*DATASET CONTENT*
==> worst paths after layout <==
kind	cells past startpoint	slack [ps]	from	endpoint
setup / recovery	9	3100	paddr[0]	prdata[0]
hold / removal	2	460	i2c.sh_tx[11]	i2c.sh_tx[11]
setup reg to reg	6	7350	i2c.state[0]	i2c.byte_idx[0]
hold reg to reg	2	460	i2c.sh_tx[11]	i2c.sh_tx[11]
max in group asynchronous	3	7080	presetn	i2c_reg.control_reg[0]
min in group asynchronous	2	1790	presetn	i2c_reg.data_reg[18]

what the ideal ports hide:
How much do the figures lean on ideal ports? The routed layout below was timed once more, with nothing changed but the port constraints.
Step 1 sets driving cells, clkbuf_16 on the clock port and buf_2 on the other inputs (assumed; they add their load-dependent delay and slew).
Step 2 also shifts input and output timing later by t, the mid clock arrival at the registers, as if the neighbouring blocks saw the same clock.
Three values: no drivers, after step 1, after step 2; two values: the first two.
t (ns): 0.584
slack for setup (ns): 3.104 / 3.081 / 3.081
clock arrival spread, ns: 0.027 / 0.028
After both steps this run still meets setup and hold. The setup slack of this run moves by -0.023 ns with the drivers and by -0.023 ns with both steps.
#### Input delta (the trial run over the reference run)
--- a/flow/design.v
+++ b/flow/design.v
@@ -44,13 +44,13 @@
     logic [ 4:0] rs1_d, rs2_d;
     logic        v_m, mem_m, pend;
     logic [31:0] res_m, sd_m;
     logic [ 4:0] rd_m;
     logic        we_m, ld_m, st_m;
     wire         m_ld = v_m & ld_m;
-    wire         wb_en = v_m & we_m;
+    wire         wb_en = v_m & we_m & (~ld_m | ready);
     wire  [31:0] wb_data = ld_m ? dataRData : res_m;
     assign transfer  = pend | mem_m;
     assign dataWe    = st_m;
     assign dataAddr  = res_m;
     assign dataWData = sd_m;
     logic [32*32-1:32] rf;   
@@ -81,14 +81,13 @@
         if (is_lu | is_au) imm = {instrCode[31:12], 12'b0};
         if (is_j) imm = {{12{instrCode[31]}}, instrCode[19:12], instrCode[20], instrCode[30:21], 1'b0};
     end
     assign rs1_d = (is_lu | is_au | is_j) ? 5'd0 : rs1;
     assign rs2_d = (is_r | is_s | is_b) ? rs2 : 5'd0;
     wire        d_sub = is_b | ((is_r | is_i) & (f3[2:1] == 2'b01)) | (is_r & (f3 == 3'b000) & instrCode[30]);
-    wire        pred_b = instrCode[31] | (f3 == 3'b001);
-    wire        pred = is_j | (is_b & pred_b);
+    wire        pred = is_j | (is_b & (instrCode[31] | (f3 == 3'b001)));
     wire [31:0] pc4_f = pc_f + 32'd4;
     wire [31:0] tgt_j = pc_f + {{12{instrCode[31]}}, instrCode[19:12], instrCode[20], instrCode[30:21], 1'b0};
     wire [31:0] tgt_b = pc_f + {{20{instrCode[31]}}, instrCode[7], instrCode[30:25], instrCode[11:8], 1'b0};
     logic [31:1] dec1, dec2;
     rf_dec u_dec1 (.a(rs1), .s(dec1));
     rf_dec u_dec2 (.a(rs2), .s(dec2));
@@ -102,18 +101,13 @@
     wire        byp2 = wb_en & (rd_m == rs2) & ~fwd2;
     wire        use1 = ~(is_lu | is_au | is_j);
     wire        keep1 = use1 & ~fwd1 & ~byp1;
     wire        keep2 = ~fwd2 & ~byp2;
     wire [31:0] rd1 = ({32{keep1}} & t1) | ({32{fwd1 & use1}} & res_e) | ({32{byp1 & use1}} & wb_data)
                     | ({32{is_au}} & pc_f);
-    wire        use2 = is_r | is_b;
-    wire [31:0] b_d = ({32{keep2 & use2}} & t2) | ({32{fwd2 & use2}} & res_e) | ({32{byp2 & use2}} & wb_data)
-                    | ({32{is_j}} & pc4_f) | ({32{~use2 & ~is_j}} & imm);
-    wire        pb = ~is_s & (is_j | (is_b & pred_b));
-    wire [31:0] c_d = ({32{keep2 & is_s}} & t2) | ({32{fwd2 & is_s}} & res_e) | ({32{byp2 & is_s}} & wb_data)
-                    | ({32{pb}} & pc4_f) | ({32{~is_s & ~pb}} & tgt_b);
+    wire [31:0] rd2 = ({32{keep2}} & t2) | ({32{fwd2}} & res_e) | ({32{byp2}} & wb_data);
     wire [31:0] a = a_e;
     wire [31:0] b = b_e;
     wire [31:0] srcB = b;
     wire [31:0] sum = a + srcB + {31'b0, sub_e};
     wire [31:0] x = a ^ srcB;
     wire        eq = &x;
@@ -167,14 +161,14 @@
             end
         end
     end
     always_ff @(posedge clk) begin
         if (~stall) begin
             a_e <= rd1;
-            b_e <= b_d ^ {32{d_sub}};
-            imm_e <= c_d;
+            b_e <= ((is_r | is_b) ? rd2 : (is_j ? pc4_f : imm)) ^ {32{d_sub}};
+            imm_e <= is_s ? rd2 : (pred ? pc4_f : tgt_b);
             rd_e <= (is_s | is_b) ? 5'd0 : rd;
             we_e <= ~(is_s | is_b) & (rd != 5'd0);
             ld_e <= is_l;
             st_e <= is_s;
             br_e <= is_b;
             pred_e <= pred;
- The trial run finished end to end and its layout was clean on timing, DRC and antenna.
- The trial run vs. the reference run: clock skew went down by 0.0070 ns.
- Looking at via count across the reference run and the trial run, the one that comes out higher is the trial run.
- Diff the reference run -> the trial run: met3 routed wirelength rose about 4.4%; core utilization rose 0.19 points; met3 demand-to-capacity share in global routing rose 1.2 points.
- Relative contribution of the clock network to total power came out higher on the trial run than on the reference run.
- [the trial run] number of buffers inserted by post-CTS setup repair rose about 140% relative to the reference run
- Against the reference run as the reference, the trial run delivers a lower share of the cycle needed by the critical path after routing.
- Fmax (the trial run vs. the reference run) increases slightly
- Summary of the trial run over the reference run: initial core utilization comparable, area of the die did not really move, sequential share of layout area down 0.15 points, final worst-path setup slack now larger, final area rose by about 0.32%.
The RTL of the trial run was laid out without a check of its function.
This design comes from an exercise in tuning for small area on the open sky130 flow, not from production work.
Where RTL was checked, it was by simulation tests only, not by an equivalence proof against the original.
No activity file was given, so power comes from the tool's default toggle rates.

==> module VERILOGStart04, before the edit <==
module VERILOGStart04(clk, rst, buttonWaitingIN, buttonLeftIN, buttonRightIN, buttonSelectionIN, led1, led5, en);
	output[3:0] led1, en;
	output[6:0] led5;
	input clk, rst, buttonWaitingIN, buttonLeftIN, buttonRightIN, buttonSelectionIN;
	localparam Waiting = 3'd0, Selection = 3'd2, Payment = 3'd3, Implementation = 3'd6, Unsuccessful = 3'd4;
	localparam BL = 4'd11, RS = 4'd10;
	reg [4:0] scan;
	reg [1:0] ind;
	wire scan_end = (scan == 5'b01001);
	wire [1:0] ind_n = scan_end ? ind + 1'b1 : ind;
	always @(posedge clk)
		if (rst) begin
			scan <= 0;
			ind <= 0;
		end else begin
			scan <= scan_end ? 5'd0 : {scan[3:0], ~(scan[4] ^ scan[2])};
			ind <= ind_n;
		end
	wire pW, pL, pR, pS;
	deb #(.INIT_L(1'b0), .INIT_C(7'b0001101)) dW (.clk(clk), .rst(rst), .x(buttonWaitingIN), .press(pW));
	deb dL (.clk(clk), .rst(rst), .x(buttonLeftIN), .press(pL));
	deb dR (.clk(clk), .rst(rst), .x(buttonRightIN), .press(pR));
	deb dS (.clk(clk), .rst(rst), .x(buttonSelectionIN), .press(pS));
	reg [2:0] st;
	reg [1:0] sel;
	reg [3:0] tens, ones;        
	wire [3:0] m = {tens[2:0], ones[0]};
	reg [10:0] tm;               
	wire [10:0] tm_n = {tm[9:0], ~(tm[10] ^ tm[8])};
	localparam TM2000 = 11'b01110100111;
	wire tens0 = (tens == 4'd0);
	reg ok;
	always @(*)
		case (sel)
			2'd0: ok = ~tens0;
			2'd1: ok = tens >= 4'd2;
			2'd2: ok = (tens >= 4'd4) | ((tens == 4'd3) & ones[0]);
			default: ok = tens >= 4'd5;
		endcase
	wire tm_run = (st == Implementation) | (st == Unsuccessful);
	always @(posedge clk)
		if (~tm_run)
			tm <= 0;
		else if (tm == TM2000)
			tm <= {10'd0, st == Unsuccessful};
		else
			tm <= tm_n;
	wire sW = (st == Waiting), sSel = (st == Selection), sPay = (st == Payment);
	wire sImpl = (st == Implementation), sUns = (st == Unsuccessful);
	wire anyp = pW | pL | pR | pS;
	wire pay_sel = pS & ~pL & ~pR;                   
	wire pay_wait = pW & ~pL & ~pR & ~pS;            
	wire tm_end = (tm == TM2000);
	always @(posedge clk)
		if (rst)
			st <= Waiting;
		else if (sW & anyp)
			st <= Selection;
		else if ((sSel | sPay) & pay_wait)
			st <= Waiting;
		else if (sSel & pay_sel)
			st <= Payment;
		else if (sPay & pay_sel)
			st <= ok ? Implementation : Unsuccessful;
		else if (sImpl & (tens == 4'd10) & ones[0])
			st <= Waiting;
		else if (sUns & (ones == 4'd9) & tm_end)
			st <= Waiting;
	always @(posedge clk)
		if (sW)
			sel <= 0;
		else if (sSel & pL)
			sel <= sel - 1'b1;
		else if (sSel & pR)
			sel <= sel + 1'b1;
	wire up = sPay ? (pR & ~pL & (m != 4'd10)) : (tm_run & tm_end);
	wire dn = sPay & pL & (m != 4'd0);
	wire carry = ones[0] & (sPay | ones[3]);        
	always @(posedge clk)
		if (sW | (sPay & pay_sel)) begin
			tens <= 0;
			ones <= 0;
		end else if (up) begin
			ones <= carry ? 4'd0 : ones + 1'b1;
			if (carry) tens <= tens + 1'b1;
		end else if (dn) begin
			ones[0] <= ~ones[0];
			if (~ones[0]) tens <= tens - 1'b1;
		end
	reg [10:0] blink;            
	reg [1:0] lv;                
	assign led1 = {lv == 2'd3, lv == 2'd3, lv[1], lv != 2'd0};
	always @(posedge clk)
		if (rst) begin
			blink <= 0;
			lv <= 0;
		end else
			case (st)
				Waiting:
					if (blink != 11'b01111100010)
						blink <= {blink[9:0], ~(blink[10] ^ blink[8])};
					else begin
						blink <= 0;
						lv <= (lv == 2'd3) ? 2'd0 : 2'd3;
					end
				Selection: lv <= 2'd2;
				Payment: lv <= 2'd1;
				default: lv <= 2'd0;
			endcase
	reg db3;                     
	reg [2:0] db2;               
	reg [3:0] d3, d2;
	reg d1;
	always @(posedge clk)
		if (rst) begin
			db3 <= 0; db2 <= 0;
			d3 <= 0; d2 <= 0; d1 <= 0;
		end else
			case (st)
				Payment: begin
					{db2, db3} <= m;
					d3 <= db3 ? 4'd5 : 4'd0;
					d2 <= {1'b0, db2};
				end
				Implementation: begin
					d3 <= ones;
					d2 <= tens;          
					d1 <= (tens == 4'd10);
				end
				default: ;
			endcase
	wire [3:0] d2c = ((d2 == 4'd0) & tens0) ? BL : d2;
	reg [3:0] f1, f2, f3, fn;
	always @(*) begin
		case (st)
			Selection: begin
				f1 = {2'b11, sel};
				f2 = {2'b11, sel};
				f3 = {2'b11, sel};
			end
			Payment: begin
				f1 = BL;
				f2 = d2c;
				f3 = d3;
			end
			Implementation: begin
				f1 = d1 ? 4'd1 : (tens == 4'd10) ? 4'd0 : BL;
				f2 = d2c;
				f3 = d3;
			end
			Unsuccessful: begin
				f1 = 4'd15;
				f2 = 4'd5;
				f3 = 4'd5;
			end
			default: begin
				f1 = BL;
				f2 = BL;
				f3 = BL;
			end
		endcase
		case (ind_n)
			2'd0: fn = BL;
			2'd1: fn = f1;
			2'd2: fn = f2;
			default: fn = f3;
		endcase
	end
	reg [3:0] bsel, z;
	always @(posedge clk)
		if (rst) begin
			bsel <= 4'd8;
			z <= RS;
		end else begin
			bsel <= fn;
			z <= bsel;
		end
	wire [1:0] eind = (scan == 5'd0) ? ind - 1'b1 : ind;
	wire rs = (z == RS) & (eind == 2'd3);
	assign en = {eind != 2'd0, eind != 2'd1, eind != 2'd2, (eind != 2'd3) | rs};
	reg [6:0] seg;
	always @(*)
		case (z)
			4'd0: seg = 7'b0000001;
			4'd1: seg = 7'b1001111;
			4'd2: seg = 7'b0010010;
			4'd3: seg = 7'b0000110;
			4'd4: seg = 7'b1001100;
			4'd5: seg = 7'b0100100;
			4'd6: seg = 7'b0100000;
			4'd7: seg = 7'b0001111;
			4'd8: seg = 7'b0000000;
			4'd9: seg = 7'b0000100;
			4'd10: seg = {6'b000000, ~eind[0]};      
			4'd11: seg = 7'b1111111;
			default:
				case ({eind, z[1:0]})
					4'b1000: seg = 7'b0100100;
					4'b1001: seg = 7'b0000001;
					4'b1010: seg = 7'b0001000;
					4'b1011: seg = 7'b0001000;
					4'b1100: seg = 7'b0011000;
					4'b1101: seg = 7'b0111000;
					4'b1110: seg = 7'b0011000;
					4'b1111: seg = 7'b1110000;
					4'b0100, 4'b0000: seg = 7'b0110000;
					4'b0111, 4'b0011: seg = 7'b1110001;
					default: seg = 7'b0110001;
				endcase
		endcase
	assign led5 = seg;
endmodule
Context: an optimization exercise on an open-source flow, tuned for small area. The choices shown serve that exercise and are no tape-out recipe. In this exercise RTL edits were held to simulation tests only and were not proved equivalent to the original. Power figures rest on the tool's default switching activity, not on a simulated workload.

$ cat flow/run.sh
#!/bin/bash
# synth_recipe.tcl (not shown) runs the flow's synth.tcl, then flattens the netlist and writes it again
# the make line also repeats each setting of config.mk as NAME=value (left out here)
make -C /OpenROAD-flow-scripts/flow DESIGN_CONFIG=/design/flow/config.mk WORK_HOME=/design/flow/orfs CLKGATE_MAP_FILE= SYNTH_SCRIPT=/design/flow/synth_recipe.tcl finish
$ cat flow/config.mk
export PLATFORM = sky130hd
export DESIGN_NAME = top_module
export DESIGN_NICKNAME = top_module
export VERILOG_FILES = /design/flow/design.v
export SDC_FILE = /design/flow/constraint.sdc
export NUM_CORES = 4
export LEC_CHECK = 0
export CAP_MARGIN = 20
export CORE_MARGIN = 2
export CORE_UTILIZATION = 40
export PLACE_DENSITY = 0.6
export SLEW_MARGIN = 20
$ cat flow/constraint.sdc
create_clock -name core_clock -period 5.0 [get_ports {clk}]
set_input_delay 1.0000 -clock core_clock [delete_from_list [all_inputs] [get_ports {clk}]]
set_output_delay 1.0000 -clock core_clock [all_outputs]
set_load 0.01 [all_outputs]
$ cat flow/design.v
`timescale 1ns / 1ps
module clk_divider(
	input clk_in,
	input rst,
	output reg divided_clk,
	output tick
    );
parameter toggle_value = 4;
reg [2:0] cnt;
assign tick = (cnt==toggle_value) & ~divided_clk;
always@(posedge clk_in)
begin
	if (rst) begin
		cnt <= 0;
		divided_clk <= 0;
	end
	else begin
		if (cnt==toggle_value) begin
			cnt <= 0;
			divided_clk <= ~divided_clk;
		end
		else begin
			cnt <= cnt +1;
			divided_clk <= divided_clk;		
		end
	end
end
endmodule
`timescale 1ns / 1ps
module debouncer(
	input 		clk,
	input 		rst,
	input 		ce,
	input 		noisy_in,  
	output reg 	clean_out  
    );
reg noisy_in_reg;
reg clean_out_tmp1;  
reg clean_out_tmp2;  
always@(posedge clk)
begin
	if (rst==1'b1) begin
		noisy_in_reg <= 0;
		clean_out_tmp1 <= 0;
		clean_out_tmp2 <= 0;
		clean_out <= 0;
	end
	else if (ce) begin
		noisy_in_reg <= noisy_in; 
		clean_out_tmp1 <= noisy_in_reg;
		clean_out_tmp2 <= clean_out_tmp1;
		clean_out <= ~clean_out_tmp2 & clean_out_tmp1;  
	end
end
endmodule
What follows belongs to an exercise in optimizing a design on an open flow for small area; a production flow would make more cautious choices.
RTL that was checked went through simulation tests only; none was proved equivalent to the original.
Power and IR drop assume default switching activity.

==> 09-20: inputs <==
// gba_drawer_merge
module gba_drawer_merge
(
   input             clk100,
   input             enable,
   input             hblank,
   input      [7:0]  xpos,
   input      [7:0]  ypos,
   input             in_WND0_on,
   input             in_WND1_on,
   input             in_WNDOBJ_on,
   input      [7:0]  in_WND0_X1,
   input      [7:0]  in_WND0_X2,
   input      [7:0]  in_WND0_Y1,
   input      [7:0]  in_WND0_Y2,
   input      [7:0]  in_WND1_X1,
   input      [7:0]  in_WND1_X2,
   input      [7:0]  in_WND1_Y1,
   input      [7:0]  in_WND1_Y2,
   input      [5:0]  in_enables_wnd0,
   input      [5:0]  in_enables_wnd1,
   input      [5:0]  in_enables_wndobj,
   input      [5:0]  in_enables_wndout,
   input      [1:0]  in_special_effect_in,
   input             in_effect_1st_bg0,
   input             in_effect_1st_bg1,
   input             in_effect_1st_bg2,
   input             in_effect_1st_bg3,
   input             in_effect_1st_obj,
   input             in_effect_1st_BD,
   input             in_effect_2nd_bg0,
   input             in_effect_2nd_bg1,
   input             in_effect_2nd_bg2,
   input             in_effect_2nd_bg3,
   input             in_effect_2nd_obj,
   input             in_effect_2nd_BD,
   input      [1:0]  in_Prio_BG0,
   input      [1:0]  in_Prio_BG1,
   input      [1:0]  in_Prio_BG2,
   input      [1:0]  in_Prio_BG3,
   input      [4:0]  in_EVA,
   input      [4:0]  in_EVB,
   input      [4:0]  in_BLDY,
   input             in_ena_bg0,
   input             in_ena_bg1,
   input             in_ena_bg2,
   input             in_ena_bg3,
   input             in_ena_obj,
   input      [15:0] pixeldata_bg0,
   input      [15:0] pixeldata_bg1,
   input      [15:0] pixeldata_bg2,
   input      [15:0] pixeldata_bg3,
   input      [18:0] pixeldata_obj,
   input      [15:0] pixeldata_back,
   input             objwindow_in,
   output     [14:0] pixeldata_out,
   output reg [7:0]  pixel_x,
   output     [7:0]  pixel_y,
   output reg        pixel_we
);
clock: 10.0 ns
lec_check: 0
cap_margin: 20
core_margin: 2
core_utilization: 40
slew_margin: 20
standard.sh (not shown) runs the stock make flow with config.mk's settings and CLKGATE_MAP_FILE= SYNTH_SCRIPT=/design/flow/synth_recipe.tcl, a recipe that flattens the netlist after the stock synthesis.
==> flow/flow/run.sh <==
#!/bin/bash
# The standard layout (standard.sh), with the smallest buffer on the ports.
export BUFFER_PORTS_ARGS="-buffer_cell sky130_fd_sc_hd__buf_1"
bash standard.sh > standard.log 2>&1
==> 06-01 (differences from 09-20) <==
--- a/flow/design.v
+++ b/flow/design.v
@@ -48,15 +48,15 @@
    input      [15:0] pixeldata_bg0,
    input      [15:0] pixeldata_bg1,
    input      [15:0] pixeldata_bg2,
    input      [15:0] pixeldata_bg3,
    input      [18:0] pixeldata_obj,
    input      [15:0] pixeldata_back,
    input             objwindow_in,
-   output     [14:0] pixeldata_out,
+   output reg [14:0] pixeldata_out,
    output reg [7:0]  pixel_x,
    output     [7:0]  pixel_y,
    output reg        pixel_we
 );
    localparam OBJ = 4;
    localparam BD  = 5;
    function ge8;
@@ -160,39 +160,34 @@
                       ({15{top[BD]}}  & pixeldata_back[14:0]);
    wire [14:0] colb = ({15{nxt[0]}}   & pixeldata_bg0[14:0]) |
                       ({15{nxt[1]}}   & pixeldata_bg1[14:0]) |
                       ({15{nxt[2]}}   & pixeldata_bg2[14:0]) |
                       ({15{nxt[3]}}   & pixeldata_bg3[14:0]) |
                       ({15{nxt[OBJ]}} & pixeldata_obj[14:0]) |
                       ({15{nxt[BD]}}  & pixeldata_back[14:0]);
-   reg [14:0] cola_r, colb_r;
-   reg        special_r, m_alpha_r;
-   always @(posedge clk100) begin
-      cola_r    <= cola;
-      colb_r    <= colb;
-      special_r <= special;
-      m_alpha_r <= m_alpha;
-      pixel_x   <= xpos;
-      pixel_we  <= enable;
-   end
-   assign pixel_y = ypos;
    wire [4:0] ydown = 5'd16 - bldy;
-   wire [4:0] k1 = !special_r ? 5'd16 : m_alpha_r ? eva : ydown;
-   wire [4:0] k2 = !special_r ? 5'd0  : m_alpha_r ? evb : eff[0] ? 5'd1 : bldy;
+   wire [4:0] k1 = !special ? 5'd16 : m_alpha ? eva : ydown;
+   wire [4:0] k2 = !special ? 5'd0  : m_alpha ? evb : eff[0] ? 5'd1 : bldy;
    wire [4:0] bconst = {~eff[0], 4'b1111};
    genvar c;
    generate
       for (c = 0; c < 3; c = c + 1) begin : g_ch
-         wire [4:0] a  = cola_r[5*c +: 5];
-         wire [4:0] bo = m_alpha_r ? colb_r[5*c +: 5] : bconst;
+         wire [4:0] a  = cola[5*c +: 5];
+         wire [4:0] bo = m_alpha ? colb[5*c +: 5] : bconst;
          wire [9:0] s;
          gba_drawer_merge_madd u_madd (.a(a), .b(bo), .k1(k1), .k2(k2), .s(s));
-         assign pixeldata_out[5*c +: 5] = s[9] ? 5'd31 : s[8:4];
+         always @(posedge clk100)
+            pixeldata_out[5*c +: 5] <= s[9] ? 5'd31 : s[8:4];
       end
    endgenerate
+   always @(posedge clk100) begin
+      pixel_x  <= xpos;
+      pixel_we <= enable;
+   end
+   assign pixel_y = ypos;
 endmodule
 module gba_drawer_merge_madd
 (
    input  [4:0] a, b, k1, k2,
    output [9:0] s
 );
    wire pa00 = a[0] & k1[0];
==> flow/run.sh (new file) <==
#!/bin/bash
# synth_recipe.tcl (not shown) runs the flow's synth.tcl, then flattens the netlist and writes it again
# the make line also repeats each setting of config.mk as NAME=value (left out here)
make -C /OpenROAD-flow-scripts/flow DESIGN_CONFIG=/design/flow/config.mk WORK_HOME=/design/flow/orfs CLKGATE_MAP_FILE= SYNTH_SCRIPT=/design/flow/synth_recipe.tcl finish
removed: flow/flow/run.sh
removed: flow/standard.sh
==> notes.md <==
06-01 produced a layout that fails on negative setup slack. 09-20 finished clean.
Of 06-01 and 09-20, 09-20 has the higher register-to-register slack (gap 3.9 ns).
Between 06-01 and 09-20, the lower first-iteration DRC count is in 06-01 (gap about 17%, measured against 09-20).
In 09-20 the hold slack is worse than in 06-01, by 0.84 ns.
In 06-01 the die area is smaller than in 09-20, by 2.1%.
In 09-20 the final cell count is lower than in 06-01, by 6.6%.
Of 09-20 and 06-01, 09-20 has the higher maximum frequency (gap about 23%, measured against 06-01).
In 09-20 the sequential share of layout area is higher than in 06-01, by 7.1 points.
Combinational power: 09-20 is smaller than 06-01 (about 30%).
Between 09-20 and 06-01, the lower design area is in 09-20 (gap 19%, measured against 06-01).
Against 09-20, the sequential power of 06-01 is lower by 16%.
This design comes from an exercise in tuning for small area and a short achievable clock period on the open sky130 flow, not from production work. In this exercise RTL edits were held to simulation tests only and were not proved equivalent to the original. Power figures rest on the tool's default switching activity, not on a simulated workload.

===== design/flow/config.mk =====
export PLATFORM = sky130hd
export DESIGN_NAME = mult_top
export DESIGN_NICKNAME = mult_top
export VERILOG_FILES = /design/flow/design.v
export SDC_FILE = /design/flow/constraint.sdc
export NUM_CORES = 4
export LEC_CHECK = 0
export ABC_AREA = 0
export CAP_MARGIN = 20
export CORE_MARGIN = 2
export CORE_UTILIZATION = 40
export SETUP_SLACK_MARGIN = 3.5
export SLEW_MARGIN = 20

===== design/flow/constraint.sdc =====
create_clock -name core_clock -period 7.0 [get_ports {clk}]
set_input_delay 1.4000 -clock core_clock [delete_from_list [all_inputs] [get_ports {clk}]]
set_output_delay 1.4000 -clock core_clock [all_outputs]
set_load 0.01 [all_outputs]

*TASK STATEMENT*
Lines containing the string "drivers" in the listing: say how many there are, giving only the number.

*ANSWER FOR THIS EXERCISE*
2